If you could manipulate your moods with that kind of precision, would you want to? If your hopelessness and despair were out of control, you probably would. As helpful as today's antidepressants are, about one third of depression sufferers get little or no relief from them. And because the causes of depression are still so poorly understood, it's often hard to tell whether an intervention is getting to the heart of the problem.
But the science is changing fast. Researchers are amassing new insights into the biology of depression, and the knowledge they're acquiring is almost sure to spawn better treatments. According to the new model, depression stems not from a "chemical imbalance" (too little serotonin, too little norepinephrine) but from unhealthy nerve-cell connections in the regions of the brain that create our emotions. If that's true--and the evidence is compelling--then the real goal of treatment is not to alter the brain's chemistry but to repair its blighted circuitry.

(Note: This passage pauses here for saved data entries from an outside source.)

Context: an optimization exercise on an open-source flow, tuned for small area, a short achievable clock period and few clock cycles per item. The choices shown serve that exercise and are no tape-out recipe. No functional check of the RTL was part of any run shown here. Power is estimated from default activity; no workload was simulated.

<file path="design/flow/design.v">
module block_relay (
    input             clk,
    input             rst,
    input             rx_valid,
    input      [7:0]  rx_data,
    output reg        rx_ready,
    output reg        tx_valid,
    output reg [7:0]  tx_data,
    input             tx_ready,
    input             dev_ev_valid,
    input             dev_ev_mount,    
    input      [31:0] dev_ev_bs,       
    output reg        blk_req_valid,
    output reg [31:0] blk_req_lba,
    input             blk_wr_en,
    input      [8:0]  blk_wr_addr,
    input      [7:0]  blk_wr_data,
    input             blk_done,
    output reg        fault_wr_idle,
    output reg        fault_done_idle
);
    localparam [31:0] PART_OFFSET = 32'd63;
    localparam [31:0] BLOCK_SIZE  = 32'd512;
    localparam [1:0] P_HEAD  = 2'd0,
                     P_MAGIC = 2'd1,
                     P_REQ   = 2'd2;
    localparam [2:0] R_IDLE  = 3'd0,
                     R_WAIT  = 3'd1,
                     R_DATA  = 3'd2,
                     R_CRCH  = 3'd3,
                     R_CRCL  = 3'd4,
                     R_ACKK  = 3'd5,
                     R_ACKO  = 3'd6;
    function [15:0] crc16_update;
        input [15:0] c;
        input [7:0]  b;
        integer k;
        reg [15:0] r;
        begin
            r = c ^ {b, 8'h00};
            for (k = 0; k < 8; k = k + 1)
                r = r[15] ? ((r << 1) ^ 16'h1021) : (r << 1);
            crc16_update = r;
        end
    endfunction
    reg dev_state;
    always @(posedge clk) begin
        if (rst)
            dev_state <= 1'b0;
        else if (dev_ev_valid) begin
            if (!dev_ev_mount)
                dev_state <= 1'b0;
            else if (dev_ev_bs == BLOCK_SIZE)
                dev_state <= 1'b1;
        end
    end
    reg        rxv_q;            
    reg  [7:0] rxb_q;            
    reg        rxdev_q;          
    reg  [1:0] pstate;
    reg  [1:0] pcnt;
    reg [31:0] lba_sh;           
    reg        cmd_valid;        
    reg        cmd_ack;          
    wire       is_52  = rxb_q == 8'h52;
    wire       is_2a  = rxb_q == 8'h2A;
    wire       is_5e  = rxb_q == 8'h5E;
    wire       p_ack  = rxv_q && pstate == P_MAGIC && is_5e;
    wire       p_req  = rxv_q && pstate == P_REQ && pcnt == 2'd3 && rxdev_q;
    wire       cmd_take;         
    wire       cmd_valid_nx = (cmd_valid && !cmd_take) || p_ack || p_req;
    always @(posedge clk) begin
        rxb_q <= rx_data;
        if (rst) begin
            rxv_q     <= 1'b0;
            rxdev_q   <= 1'b0;
            rx_ready  <= 1'b1;
            pstate    <= P_HEAD;
            pcnt      <= 2'd0;
            cmd_valid <= 1'b0;
            cmd_ack   <= 1'b0;
        end else begin
            rxv_q    <= rx_valid && rx_ready;
            rxdev_q  <= dev_state;
            rx_ready  <= !cmd_valid_nx;
            cmd_valid <= cmd_valid_nx;
            if (p_ack || p_req)
                cmd_ack <= p_ack;
            if (rxv_q) begin
                case (pstate)
                    P_REQ: begin
                        pcnt <= pcnt + 2'd1;
                        if (pcnt == 2'd3)
                            pstate <= P_HEAD;
                    end
                    default: begin
                        pcnt <= 2'd0;
                        if (pstate == P_MAGIC && is_5e)
                            pstate <= P_HEAD;
                        else if (is_52)
                            pstate <= P_REQ;
                        else if (is_2a)
                            pstate <= P_MAGIC;
                        else
                            pstate <= P_HEAD;
                    end
                endcase
            end
        end
    end
    always @(posedge clk)
        if (rxv_q && pstate == P_REQ)
            lba_sh <= {lba_sh[23:0], rxb_q};
    reg        busy;             
    reg        pend;             
    reg        wq_en;
    reg  [8:0] wq_addr;
    reg  [7:0] wq_data;
    reg        done_q;
    reg        blk_rdy;          
    reg [4095:0] blkbuf;         
    always @(posedge clk) begin
        wq_addr <= blk_wr_addr;
        wq_data <= blk_wr_data;
        if (rst) begin
            wq_en           <= 1'b0;
            done_q          <= 1'b0;
            fault_wr_idle   <= 1'b0;
            fault_done_idle <= 1'b0;
        end else begin
            wq_en           <= blk_wr_en && busy;
            done_q          <= blk_done && busy;
            fault_wr_idle   <= blk_wr_en && !busy;
            fault_done_idle <= blk_done && !busy;
        end
    end
    genvar gi;
    generate
        for (gi = 0; gi < 512; gi = gi + 1) begin : g_buf
            always @(posedge clk)
                if (wq_en && wq_addr == gi)
                    blkbuf[8*gi +: 8] <= wq_data;
        end
    endgenerate
    reg  [2:0] rstate;
    reg  [8:0] sidx;             
    reg  [6:0] rowptr;           
    reg        row_ok;           
    reg [63:0] row_reg;
    reg [15:0] crc;
    wire [63:0] row_rd  = blkbuf[rowptr[5:0]*64 +: 64];
    wire [7:0]  row_byte = row_reg[sidx[2:0]*8 +: 8];
    wire        tx_free = !tx_valid || tx_ready;
    wire        buf_free = !pend && !(rstate == R_DATA && !rowptr[6]);
    wire        issue_req = cmd_valid && !cmd_ack && buf_free;
    wire        issue_ack = cmd_valid && cmd_ack && !pend && rstate == R_IDLE;
    assign      cmd_take = issue_req || issue_ack;
    always @(posedge clk) begin
        if (rst) begin
            busy          <= 1'b0;
            pend          <= 1'b0;
            blk_rdy       <= 1'b0;
            blk_req_valid <= 1'b0;
            rstate        <= R_IDLE;
            tx_valid      <= 1'b0;
            row_ok        <= 1'b0;
        end else begin
            blk_req_valid <= issue_req;
            if (issue_req) begin
                busy <= 1'b1;
                pend <= 1'b1;
            end else if (blk_done && busy)
                busy <= 1'b0;
            if (done_q)
                blk_rdy <= 1'b1;
            if (tx_free)
                tx_valid <= 1'b0;
            case (rstate)
                R_IDLE: begin
                    if (issue_ack)
                        rstate <= R_ACKK;
                    else if (pend)
                        rstate <= R_WAIT;
                end
                R_WAIT: if (done_q || blk_rdy) begin
                    pend   <= 1'b0;
                    blk_rdy <= 1'b0;
                    row_ok <= 1'b0;
                    rstate <= R_DATA;
                end
                R_DATA: begin
                    if (!row_ok)
                        row_ok <= 1'b1;
                    else if (tx_free) begin
                        tx_valid <= 1'b1;
                        if (sidx == 9'd511)
                            rstate <= R_CRCH;
                    end
                end
                R_CRCH: if (tx_free) begin
                    tx_valid <= 1'b1;
                    rstate   <= R_CRCL;
                end
                R_CRCL: if (tx_free) begin
                    tx_valid <= 1'b1;
                    rstate   <= R_IDLE;
                end
                R_ACKK: if (tx_free) begin
                    tx_valid <= 1'b1;
                    rstate   <= R_ACKO;
                end
                R_ACKO: if (tx_free) begin
                    tx_valid <= 1'b1;
                    rstate   <= R_IDLE;
                end
                default: rstate <= R_IDLE;
            endcase
        end
    end
    always @(posedge clk) begin
        if (issue_req)
            blk_req_lba <= lba_sh + PART_OFFSET;
        if (rstate == R_WAIT) begin
            sidx   <= 9'd0;
            rowptr <= 7'd0;
            crc    <= 16'h0000;
        end
        if (rstate == R_DATA && (!row_ok || (tx_free && sidx[2:0] == 3'd7 && !rowptr[6]))) begin
            row_reg <= row_rd;
            rowptr  <= rowptr + 7'd1;
        end
        if (tx_free) begin
            case (rstate)
                R_DATA: if (row_ok) begin
                    tx_data <= row_byte;
                    crc     <= crc16_update(crc, row_byte);
                    sidx    <= sidx + 9'd1;
                end
                R_CRCH: tx_data <= crc[15:8];
                R_CRCL: tx_data <= crc[7:0];
                R_ACKK: tx_data <= 8'h4B;
                R_ACKO: tx_data <= 8'h4F;
                default: ;
            endcase
        end
    end
endmodule
</file>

The new paradigm reflects a growing awareness of how chronic distress affects the brain. Our stress-hormone system, which kicks us into action in an emergency, may remain switched on in susceptible people, especially those who were very stressed during childhood. Overexposure to stress hormones slows the growth of nerve fibers in a region of the brain called the hippocampus. This brain center allows us to soak up sensory input, link experience to emotion and store all of it as coherent memories. The hippocampus is typically small in depressed people, with some brain cells lost and some shrunken. Experts suspect it is one of the structures central to the condition.
The idea that depression is linked to stalled nerve-cell growth or faulty connections may explain an old mystery. If antidepressant medications boost neurotransmitter concentrations immediately (which they do), why does it often take six weeks or longer to feel better? Recent experiments in mice tell us that antidepressants stimulate the growth of new hippocampal nerve cells, which form new connections with older nerve cells. This process takes several weeks. If drugs like Prozac ease depression by inadvertently boosting neurogenesis, the thinking goes, drugs designed specifically for that purpose might bring surer relief while causing fewer side effects.

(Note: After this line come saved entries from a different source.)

Source: an optimization exercise on an open RTL-to-GDS flow (aim: small area, a short achievable clock period and few clock cycles). Production flows keep margins and buffers that such runs may drop.
In this exercise RTL edits were held to simulation tests only and were not proved equivalent to the original.
Power and IR drop assume default switching activity.

==> run a: inputs <==
==> flow/design.v (excerpt) <==
module bkt_tape (
    input  wire        clk,
    input  wire        rst,            
    input  wire        cmd_valid,
    output wire        cmd_ready,
    input  wire [31:0] cmd_data,
    output reg         rsp_valid,
    output reg  [2:0]  rsp_code,
    output reg  [31:0] rsp_data,
    output reg         rsp_byte_valid,
    output reg  [1:0]  rsp_byte_seg,
    output reg  [7:0]  rsp_byte
);
Settings: LEC_CHECK=0, CAP_MARGIN=20, CORE_MARGIN=2, CORE_UTILIZATION=55, PLACE_DENSITY=0.65, SETUP_SLACK_MARGIN=5, SLEW_MARGIN=20; clock period 15.0 ns.
run.sh (not shown) runs the stock make flow with config.mk's settings and CLKGATE_MAP_FILE= SYNTH_SCRIPT=/design/flow/synth_recipe.tcl, a recipe that flattens the netlist after the stock synthesis.
==> run b: changes against run a <==
--- a/flow/design.v
+++ b/flow/design.v
@@ -121,12 +121,17 @@
     wire        rsv_n   = !pb_pz;
     wire        rsv_b8  = ex[23:8] != 16'd0;
     wire        rsv_w16 = ex[23:16] != 8'd0;
     reg         run;            
     wire [23:0] p_t  = run ? ir[23:0] : ex[23:0];
-    wire [35:0] v_long  = {5'd0, p_t, 7'd0} + {6'd0, p_t, 6'd0} + {9'd0, p_t, 3'd0} - {3'd0, l7};
-    wire [35:0] v_lead  = {5'd0, p_t, 7'd0} + {6'd0, p_t, 6'd0} + {9'd0, p_t, 3'd0} - {3'd0, rem};
+    wire [31:0] c2a = {1'b0, p_t, 7'd0};
+    wire [31:0] c2b = {2'd0, p_t, 6'd0};
+    wire [31:0] c2c = {5'd0, p_t, 3'd0};
+    wire [31:0] p200s = c2a ^ c2b ^ c2c;
+    wire [31:0] p200c = (c2a & c2b) | (c2a & c2c) | (c2b & c2c);
+    wire [35:0] v_long  = {4'd0, p200s} + {3'd0, p200c, 1'b0} - {3'd0, l7};
+    wire [35:0] v_lead  = {4'd0, p200s} + {3'd0, p200c, 1'b0} - {3'd0, rem};
     wire [35:0] v_guard = {4'd0, p_t, 8'd0} - {10'd0, p_t, 2'd0} - {11'd0, p_t, 1'd0} - {3'd0, l7} - 36'd1;
     wire        t_one   = {1'b0, p_t} > tp_cut;
     wire        t_guard = !v_guard[35];
     wire        t_long  = !v_long[35];
     wire        t_lead  = !v_lead[35];
@@ -160,29 +165,24 @@
     wire [15:0] add_v   = opc[0] ? {8'd0, b8} : w16;       
     wire [16:0] add_t   = {1'b0, sum} + {1'b0, add_v};
     wire [15:0] add_r   = add_t[15:0] + {15'd0, add_t[16]};
     wire [16:0] tsum_b  = {1'b0, tp_sum} + {9'd0, acc_next};
     wire [15:0] tsum_r  = tsum_b[15:0] + {15'd0, tsum_b[16]};
-    wire        a_div   = (mode == M_DIV);
-    wire        h_first;
-    wire        h_bit;
-    wire        h_cin;
+    reg         sa_div_r, sa_zero_r, sa_cin_r, sa_bit_r;
+    wire        a_div   = sa_div_r;
+    wire        h_first = sa_zero_r;
+    wire        h_bit   = sa_bit_r;
+    wire        h_cin   = sa_cin_r;
     wire [33:0] sa_a    = h_first ? 34'd0 : {rem, a_div ? tp_l0h[30] : 1'b0};
     wire [33:0] sa_b    = a_div ? ~{1'b0, tp_pn, 1'b0} : (h_bit ? {3'd0, tp_l0h} : 34'd0);
     wire [34:0] sa_s    = {1'b0, sa_a} + {1'b0, sa_b} + {34'd0, a_div | h_cin};
     wire        dv_q    = sa_s[34];
     wire [32:0] dv_rem  = dv_q ? sa_s[32:0] : sa_a[32:0];
     wire        h_sat   = (!h_first && rem[32]) || sa_s[33] || sa_s[32];
     wire [32:0] h_acc   = {h_sat, sa_s[31:0]};
     wire [16:0] mk_k    = {tp_mfic, 1'b0} - 17'd1;
-    assign h_first = (mode == M_HA && cnt == 5'd0) || (mode == M_F3) ||
-                     (mode == M_MP && cnt == top_k);
-    reg    hbit_r;              
-    assign h_bit   = (mode == M_MP) ? hbit_r : 1'b1;
-    assign h_cin   = (mode == M_HA && cnt == 5'd0);
     wire [15:0] new_fic = (tp_phase == PH_CKSUM) ? cfg_fic_end : cfg_fic_std;
-    reg  [4:0]  top_k;
     reg  [4:0]  top_new;
     wire [16:0] new_k = {new_fic, 1'b0} - 17'd1;
     integer ti;
     always @* begin
         top_new = 5'd0;
@@ -311,19 +311,21 @@
     reg        rv;
     reg [2:0]  rc;
     reg [31:0] rdt;
     reg        consume;
     reg [3:0]  mode_n;
+    reg [4:0]  cnt_n;
     reg        mk_start;
     reg        xfer;
     always @(posedge clk) begin
         ph_n     = tp_phase;
         rv       = 1'b0;
         rc       = R_OK;
         rdt      = 32'd0;
         consume  = 1'b0;
         mode_n   = mode;
+        cnt_n    = cnt;
         mk_start = 1'b0;
         rsp_byte_valid <= 1'b0;
         rsp_byte       <= acc_next;
         rsp_byte_seg   <= (tp_phase == PH_READ_HEADER) ? 2'd0 :
                           (tp_phase == PH_READ_DATA) ? 2'd1 : 2'd2;
@@ -380,11 +382,11 @@
                         case (tp_phase)
                         PH_FIND_PILOT: begin
                             if (!cand_done && cand) begin
                                 consume = 1'b0;
                                 mode_n  = M_CHUNK;
-                                cnt     <= 5'd0;
+                                cnt_n     = 5'd0;
                                 xmode   <= 1'b0;
                                 skipa   <= 1'b0;
                                 ccarry  <= 8'd0;
                                 c125    <= 7'd0;
                             end else if (cand_done && cand_long) begin
@@ -585,23 +587,21 @@
                 default:
                     begin rv = 1'b1; rc = R_ILLEGAL; end
                 endcase
                 if (mk_start) begin
                     mode_n = M_MP;
-                    cnt    <= top_new;
-                    top_k  <= top_new;
-                    hbit_r <= 1'b1;
+                    cnt_n    = top_new;
                 end
             end
             M_CHUNK: begin
                 ccarry <= ch_t[11:4];
                 {rem, tp_l0h} <= {ch_t[3:0], rem, tp_l0h[30:4]};
                 if (cnt[3:1] != 3'b111) tp_ps <= {tp_ps[3:0], tp_ps[55:4]};
-                cnt <= cnt + 5'd1;
+                cnt_n = cnt + 5'd1;
                 if (cnt[3:0] == 4'd15) begin
                     mode_n = M_DIV;
-                    cnt    <= 5'd0;
+                    cnt_n    = 5'd0;
                 end
             end
             M_DIV: begin
                 rem    <= dv_rem;
                 tp_l0h <= {tp_l0h[29:0], dv_q};
@@ -613,31 +613,31 @@
                     if (cnt != 5'd0) begin
                         c125   <= s125_r;
                         tp_cut <= {tp_cut[23:0], s125_ge};
                     end
                 end
-                cnt <= cnt + 5'd1;
+                cnt_n = cnt + 5'd1;
                 if (cnt == 5'd30) begin
-                    cnt     <= 5'd0;
+                    cnt_n     = 5'd0;
                     mode_n  = xmode ? M_XW : (skipa ? M_F2 : M_HA);
                 end
             end
             M_HA: begin
                 if (cnt == 5'd0) tieflag <= rem_zero;
                 rem <= h_acc;
-                cnt <= cnt + 5'd1;
+                cnt_n = cnt + 5'd1;
                 if (cnt == 5'd2) mode_n = M_AW;
             end
             M_AW: mode_n = M_ACHK;
             M_XW: mode_n = M_XCHK;
             M_ACHK: begin
                 if (pb_lead) begin
                     mode_n = M_F2;               
                 end else begin
                     mode_n = M_CHUNK;
                     xmode  <= 1'b1;
-                    cnt    <= 5'd0;
+                    cnt_n    = 5'd0;
                     ccarry <= 8'd0;
                     tp_cut <= 25'd0;
                     sticky <= 1'b0;
                 end
             end
@@ -646,11 +646,11 @@
                 tp_l0h <= 31'd0;
                 if (pb_one && !sticky) begin
                     mode_n = M_CHUNK;
                     xmode  <= 1'b0;
                     skipa  <= 1'b1;
-                    cnt    <= 5'd0;
+                    cnt_n    = 5'd0;
                     ccarry <= 8'd0;
                     c125   <= 7'd0;
                 end else begin
                     mode_n = M_RUN;
                     cand_done <= 1'b1;
@@ -664,27 +664,26 @@
                 mode_n = M_F3;
             end
             M_F3: begin
                 tp_cut <= {tp_cut[23:0], s125_ge} + {24'd0, s125_r >= 7'd63};
                 rem    <= h_acc;
-                cnt    <= 5'd1;
+                cnt_n    = 5'd1;
                 mode_n = M_HL;
             end
             M_HL: begin
                 rem <= h_acc;
-                cnt <= cnt + 5'd1;
+                cnt_n = cnt + 5'd1;
                 if (cnt == 5'd2) begin
                     l7 <= h_acc;
                     mode_n = M_RUN;
                     cand_done <= 1'b1;
                     cand_long <= 1'b1;
                 end
             end
             M_MP: begin
                 rem <= h_acc;
-                cnt <= cnt - 5'd1;
-                hbit_r <= mk_k[cnt - 5'd1];
+                cnt_n = cnt - 5'd1;
                 if (cnt == 5'd0) mode_n = M_REF;
             end
             M_REF: mode_n = M_RUN;
             default: mode_n = M_RUN;
             endcase
@@ -692,10 +691,16 @@
         if (rst) begin
             full_reset;
             mode_n = M_RUN;
         end
         mode <= mode_n;
+        cnt  <= cnt_n;
+        sa_div_r  <= mode_n == M_DIV;
+        sa_zero_r <= (mode_n == M_HA && cnt_n == 5'd0) || mode_n == M_F3 ||
+                     (mode_n == M_MP && mode != M_MP);
+        sa_cin_r  <= mode_n == M_HA && cnt_n == 5'd0;
+        sa_bit_r  <= (mode_n == M_MP && mode == M_MP) ? mk_k[cnt - 5'd1] : 1'b1;
         run  <= rst || mode_n == M_RUN;
         if (!run) begin
             pb_one   <= t_one;
             pb_guard <= t_guard;
             pb_long  <= t_long;
==> flow/flow/run.sh (new file) <==
#!/bin/bash
# Layout flow: the standard flow (standard.sh, unchanged synthesis, floorplan,
# placement, CTS, routing) with a larger setup-slack margin for its timing-repair
# steps, so that repair keeps shortening paths below the design's period. The
# constraints (constraint.sdc, period) are not touched.
set -e
sed -i '/SETUP_SLACK_MARGIN/d' config.mk
echo 'export SETUP_SLACK_MARGIN = 10' >> config.mk
bash standard.sh > standard.log 2>&1
==> flow/standard.sh (new file) <==
#!/bin/bash
# synth_recipe.tcl (not shown) runs the flow's synth.tcl, then flattens the netlist and writes it again
# the make line also repeats each setting of config.mk as NAME=value (left out here)
make -C /OpenROAD-flow-scripts/flow DESIGN_CONFIG=/design/flow/config.mk WORK_HOME=/design/flow/orfs CLKGATE_MAP_FILE= SYNTH_SCRIPT=/design/flow/synth_recipe.tcl "${@:-finish}"
SETUP_SLACK_MARGIN = 10   (was 5)
removed: flow/run.sh
==> comparison table <==
Tightest Pin Transition: run a 1350 ps; run b 1180 ps
Leakage power: run a 0.0207 uW; run b 0.0216 uW
Internal power: run a 3200 uW; run b 3270 uW
Relative area of clock buffers and inverters in the final design: run a 4.87%; run b 4.64%
Multi-input combinational area share: run a 59.2%; run b 58.7%
Standard cell with the maximum stage delay on the critical path: run a sky130_fd_sc_hd__o31a_2; run b sky130_fd_sc_hd__nor4_1
Share of final-layout standard cells stronger than drive strength 1: run a 5.68%; run b 10.8%
Largest net degree at the start of global routing: run a 114; run b 83
Synthesis-to-finish area growth: run a 9.13%; run b 14.1%
Number of inserted filler cells in the final layout: run a 8029; run b 7654
Count of mapped cells out of synthesis: run a 6028; run b 5959
Worst hold slack: run a 450 ps; run b 443 ps
Number of buffers inserted to repair setup after CTS: run a 0; run b 89
Y dimension of the die: run a 303 um; run b 302 um
Proportion of cell area occupied by registers: run a 27.8%; run b 26.4%
Die width: run a 303 um; run b 302 um
Starting density of the core: run a 55.6%; run b 55.4%
Met3 capacity usage during global routing: run a 16.6%; run b 15.2%
Outcome: run a failed layout checks; run b timing/DRC/antenna clean
Reasons for failing layout checks: run a antenna violations; run b -
HPWL Detailed: run a 161 mm; run b 166 mm
Simple logic cell fraction of the synthesized area: run a 20.1%; run b 19.6%
Footprint of the multi-input gates: run a 31700 um^2; run b 32800 um^2
Number of multi-input logic gates: run a 4690; run b 4643
Cell area after synthesis: run a 49100 um^2; run b 49000 um^2
First-pass iteration count of the detailed router: run a 15; run b 11
PD cells: run a 82.2 nW/um^2; run b 81.6 nW/um^2
Detailed-routed wire length on met3: run a 31.8 mm; run b 33.9 mm
Testbench counts of run a, summed over its fixed seeds: cycles 63,832.
Testbench counts of run b, summed over its fixed seeds: cycles 63,832.

-- afterwards: timing with drivers on the ports --
The results above use ideal ports. As a check the final layouts listed here were re-extracted and re-timed, cells and wires unchanged.
Step 1 sets driving cells, clkbuf_16 on the clock port and buf_2 on the other inputs (assumed; they add their load-dependent delay and slew).
Step 2 times the ports against the registers' clock, not the clock port: input delays grow and output delays shrink by t, the midpoint of the rising clock arrivals with the driver on.
a / b / c = no drivers / after step 1 / after step 2; a / b = the first two.
run	shift t [ns]	setup slack, ns	clock arrival spread, ns	worst slew at a driven data input, ns
run a	0.740	8.217 / 8.217 / 8.217	0.033 / 0.033	0.12
run b	0.746	9.707 / 9.707 / 9.208	0.035 / 0.035	0.05
For run b, which loses most, drivers alone change the setup slack by 0.000 ns; drivers and shift together by -0.499 ns.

Yes, that is a very tall order, but researchers are already pursuing several possible strategies. One quest is to find a drug to block the action of Substance P, one of the chemical messengers involved in the stress response. Aprepitant, the first Substance P blocker to enter clinical trials, has recently proved worthless as an antidepressant. But other compounds are still under study, and researchers are hoping that one of them will work.
A second possible target for therapy is CRH (corticotropin- releasing hormone), a chemical produced by the hypothalamus, a tiny part of the brain with the huge responsibility of integrating hormones with behavior. CRH starts a cascade that ends with the release (into the bloodstream) of the stress hormone cortisol. Researchers have recently shown that an experimental CRH blocker called R121919 can dampen the stress response, both in lab animals and in depressed patients. That drug was abandoned due to concerns about liver damage, but drugmakers are now developing other CRH blockers--and learning to manipulate still other parts of the stress response.
Drugs that suppress vasopressin--another hormone released under conditions of stress--leave rodents less anxious and more spirited. Drugs that mimic a stress-busting hormone called Neuropeptide Y have similar effects. They may also have the ability to reduce a mouse's desire for alcohol--pointing the way to a possible new biological model for alcoholism. None of these compounds has reached advanced stages of clinical research, but some experts believe they represent the next wave in antidepressants.
It may take us decades to understand the biology of depression. What we need in the meantime is as many unique treatments as we can get. We may not want a mood dialer as close at hand as the TV remote. But for those stuck on the despair channel, the need for new options is urgent. With any luck, these new ideas will soon deliver better ways to tune the only mood organ we have: the brain.